3.3.3.3 Draft instrument review.
The draft I-STUDIO instrument was developed under the supervision of the graduate advisors for the project. As with the test blueprint, the complete draft I-STUDIO
instrument was then reviewed by the panel of expert reviewers (Appendix D: Draft I- STUDIO Version Prior to Expert Feedback). The final roster of expert reviewers for the draft I-STUDIO instrument was:
- Sanford Weisberg (University of Minnesota – Statistics Dept.)
- Roxy Peck (California Polytechnic State University – Statistics Dept.) - Sashank Varma (University of Minnesota – Educational Psychology Dept.) - Tim Jacobbe (University of Florida – Teaching & Learning Dept.)
- Beth Chance (California Polytechnic State University – Statistics Dept.) - Marsha Lovett (Carnegie Mellon University – Psychology Dept.)
As with the test blueprint, reviewers were again provided a questionnaire designed to direct specific feedback and recommendations for critical components of the draft I- STUDIO instrument (Appendix E: Expert Feedback Questionnaire Accompanying Draft I-STUDIO Assessment Tool). The instrument was then updated to reflect recommended changes before use with students, and then revised again following observations extracted from the cognitive interview data.
3.3.3.4 Item scoring.
Since all I-STUDIO tasks were open-ended, scoring decisions required careful consideration. Depending on the nature of the task and the expectations for task performance, an open-ended task may accommodate objective as well as subjective
scoring criteria. Objective scoring was used where possible in order to reduce the
dependence on subject matter expertise and subjective judgments that may differ between raters or even within a rater over time (Haladyna & Rodriguez, 2013). For example, the rubrics for item 5 (matched pairs study design), item 6 (underlying principle of
inference), and item 7 (inference not required) compare the response against a checklist of target characteristics. A subjective scoring approach using a pre-defined rubric was used for item 1 (ATC preparation), item 2 (note identification), item 3 (display screen inspection), and item 4 (Walleye fishing), and their constituent subtasks.

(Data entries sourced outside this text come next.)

`src/rtl/adder_pkg.sv`:
```
// Shared geometry helpers for the pipelined adder: chunk width, chunk base
// index and the legality check on the WIDTH/STAGES pair.
package adder_pkg;

  // Bits resolved by each pipeline stage.
  function automatic int chunk_w(input int width, input int stages);
    return width / stages;
  endfunction

  // Index of the least significant bit of chunk k.
  function automatic int stage_lo(input int k, input int chunk);
    return k * chunk;
  endfunction

  // The operand must split evenly and every stage must own at least one bit.
  function automatic bit geometry_ok(input int width, input int stages);
    return (stages >= 1) && (stages <= width) && ((width % stages) == 0);
  endfunction

endpackage

```
`src/rtl/adder_chunk.sv`:
```
// Combinational CHUNK-bit adder slice used by every pipeline stage; the
// multi-bit successor to the half/full adder cells.
module adder_chunk
  import adder_pkg::*;
#(
  parameter int W = 8
) (
  input  logic [W-1:0] a,
  input  logic [W-1:0] b,
  input  logic         ci,
  output logic [W-1:0] s,
  output logic         co
);

  logic [W:0] total;

  assign total   = {1'b0, a} + {1'b0, b} + {{W{1'b0}}, ci};
  assign {co, s} = total;

endmodule

```
`src/rtl/pipelined_adder.sv`:
```
// WIDTH-bit adder/subtractor split into STAGES chunks, one chunk resolved per
// stage, with the carry rippling through pipeline registers. Each stage keeps
// only the operand bits still to be added, so register width shrinks down the
// pipe. Valid/ready per stage lets empty stages fill under a downstream stall.
module pipelined_adder
  import adder_pkg::*;
#(
  parameter int WIDTH  = 32,
  parameter int STAGES = 4
) (
  input  logic             clk,
  input  logic             rst,
  input  logic             in_valid,
  output logic             in_ready,
  input  logic [WIDTH-1:0] a,
  input  logic [WIDTH-1:0] b,
  input  logic             cin,
  input  logic             sub,
  output logic             out_valid,
  input  logic             out_ready,
  output logic [WIDTH-1:0] sum,
  output logic             cout,
  output logic             ovf
);

  localparam int CHUNK = chunk_w(WIDTH, STAGES);

  if (!geometry_ok(WIDTH, STAGES)) begin : g_geometry_check
    $fatal(1, "pipelined_adder: WIDTH must be a multiple of STAGES, 1 <= STAGES <= WIDTH");
  end

  // Subtraction is a + ~b + 1, so invert b and force the carry-in up front.
  logic [WIDTH-1:0] b_eff;
  logic             cin_eff;

  assign b_eff   = sub ? ~b : b;
  assign cin_eff = sub ? 1'b1 : cin;

  for (genvar k = 0; k < STAGES; k++) begin : g_stage
    localparam int LO = stage_lo(k, CHUNK);
    localparam int SW = LO + CHUNK;     // sum bits resolved so far
    localparam int RW = WIDTH - SW;     // operand bits still pending

    logic             valid_r;
    logic             carry_r;
    logic [SW-1:0]    sum_r;
    logic             ready_s;
    logic             src_valid_s;
    logic             ci_s;
    logic [CHUNK-1:0] ca_s;
    logic [CHUNK-1:0] cb_s;
    logic [CHUNK-1:0] s_s;
    logic             co_s;
    logic [SW-1:0]    next_sum_s;

    if (k == 0) begin : g_src
      assign src_valid_s = in_valid;
      assign ci_s        = cin_eff;
      assign ca_s        = a[CHUNK-1:0];
      assign cb_s        = b_eff[CHUNK-1:0];
      assign next_sum_s  = s_s;
    end else begin : g_src
      assign src_valid_s = g_stage[k-1].valid_r;
      assign ci_s        = g_stage[k-1].carry_r;
      assign ca_s        = g_stage[k-1].g_ops.a_r[CHUNK-1:0];
      assign cb_s        = g_stage[k-1].g_ops.b_r[CHUNK-1:0];
      assign next_sum_s  = {s_s, g_stage[k-1].sum_r};
    end

    // A stage can load when it is empty or its contents move on this edge.
    if (k == STAGES - 1) begin : g_ready
      assign ready_s = !valid_r || out_ready;
    end else begin : g_ready
      assign ready_s = !valid_r || g_stage[k+1].ready_s;
    end

    adder_chunk #(
      .W (CHUNK)
    ) u_chunk (
      .a  (ca_s),
      .b  (cb_s),
      .ci (ci_s),
      .s  (s_s),
      .co (co_s)
    );

    // Stage valid, carry and partial sum advance together when the stage is ready.
    always_ff @(posedge clk or posedge rst) begin
      if (rst) begin
        valid_r <= 1'b0;
        carry_r <= 1'b0;
        sum_r   <= {SW{1'b0}};
      end else if (ready_s) begin
        valid_r <= src_valid_s;
        carry_r <= co_s;
        sum_r   <= next_sum_s;
      end
    end

    if (RW > 0) begin : g_ops
      logic [RW-1:0] a_r;
      logic [RW-1:0] b_r;
      logic [RW-1:0] src_a_s;
      logic [RW-1:0] src_b_s;

      if (k == 0) begin : g_ops_src
        assign src_a_s = a[WIDTH-1:SW];
        assign src_b_s = b_eff[WIDTH-1:SW];
      end else begin : g_ops_src
        assign src_a_s = g_stage[k-1].g_ops.a_r[RW+CHUNK-1:CHUNK];
        assign src_b_s = g_stage[k-1].g_ops.b_r[RW+CHUNK-1:CHUNK];
      end

      // Carry the not-yet-added operand chunks alongside the partial sum.
      always_ff @(posedge clk or posedge rst) begin
        if (rst) begin
          a_r <= {RW{1'b0}};
          b_r <= {RW{1'b0}};
        end else if (ready_s) begin
          a_r <= src_a_s;
          b_r <= src_b_s;
        end
      end
    end

    if (k == STAGES - 1) begin : g_msb
      logic a_msb_r;
      logic b_msb_r;

      // Keep the operand sign bits of the final chunk for the overflow flag.
      always_ff @(posedge clk or posedge rst) begin
        if (rst) begin
          a_msb_r <= 1'b0;
          b_msb_r <= 1'b0;
        end else if (ready_s) begin
          a_msb_r <= ca_s[CHUNK-1];
          b_msb_r <= cb_s[CHUNK-1];
        end
      end
    end
  end

  assign in_ready  = g_stage[0].ready_s;
  assign out_valid = g_stage[STAGES-1].valid_r;
  assign sum       = g_stage[STAGES-1].sum_r;
  assign cout      = g_stage[STAGES-1].carry_r;
  assign ovf       = (g_stage[STAGES-1].g_msb.a_msb_r == g_stage[STAGES-1].g_msb.b_msb_r) &&
                     (g_stage[STAGES-1].sum_r[WIDTH-1] != g_stage[STAGES-1].g_msb.a_msb_r);

endmodule
```
**config.mk**
```make
export PLATFORM = sky130hd
export DESIGN_NAME = nibble_serial_add_ctrl
export DESIGN_NICKNAME = d
export VERILOG_FILES = /design/src/rtl/add_ctrl_pkg.sv /design/src/rtl/adder4_cla.sv /design/src/rtl/nibble_serial_add_ctrl.sv
export SDC_FILE = /design/constraint.sdc
export NUM_CORES = 1
export LEC_CHECK = 0
export BUFFER_PORTS_ARGS = -buffer_cell sky130_fd_sc_hd__buf_2
export CAP_MARGIN = 20
export CORE_AREA = 2 2 71 73
export DETAILED_ROUTE_END_ITERATION = 10
export DIE_AREA = 0 0 73 75
export GPL_TIMING_DRIVEN = 0
export PLACE_DENSITY = 0.82
export RECOVER_POWER = 25
export REMOVE_ABC_BUFFERS = 1
export SYNTH_ARGS = -nofsm -noshare
export SYNTH_HDL_FRONTEND = slang
export SYNTH_SLANG_ARGS = --single-unit
```
**constraint.sdc**
```tcl
create_clock -name clk -period 7 [get_ports clk]
set_clock_uncertainty 0.1 [all_clocks]
set_input_delay 1.05 -clock clk [delete_from_list [all_inputs] [get_ports clk]]
set_output_delay 1.05 -clock clk [all_outputs]
set_load 0.01 [all_outputs]
```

Rubrics for items scored subjectively were designed to assess different levels of quality in response (e.g., essentially correct; partially correct; incorrect). Examples were provided to describe work commensurate with each score in the rubric and illustrate detail that is irrelevant to the target domain. Minimally acceptable responses were created to accompany the draft I-STUDIO instrument during expert review, but final item rubrics were developed and tuned using a sample of actual student responses.
The student responses used for rubric development were selected as a stratified random sample from the pool of usable responses collected in the field test. Three randomly selected students were chosen from 13 unique courses that participated in the field test for a total of 24 complete student responses. For each subtask, the 24 responses were ranked by desirability and noted for exceptional features. Themes among responses were then translated into rubric criteria for the subtask. Model responses were selected for inclusion in the rubric as exemplars of each scoring level. The draft rubric was developed under the supervision of graduate advisors to the project, and then the rubric
and a small number of actual student responses were provided to a Statistics Education PhD candidate for additional feedback that was used to further refine the rubric.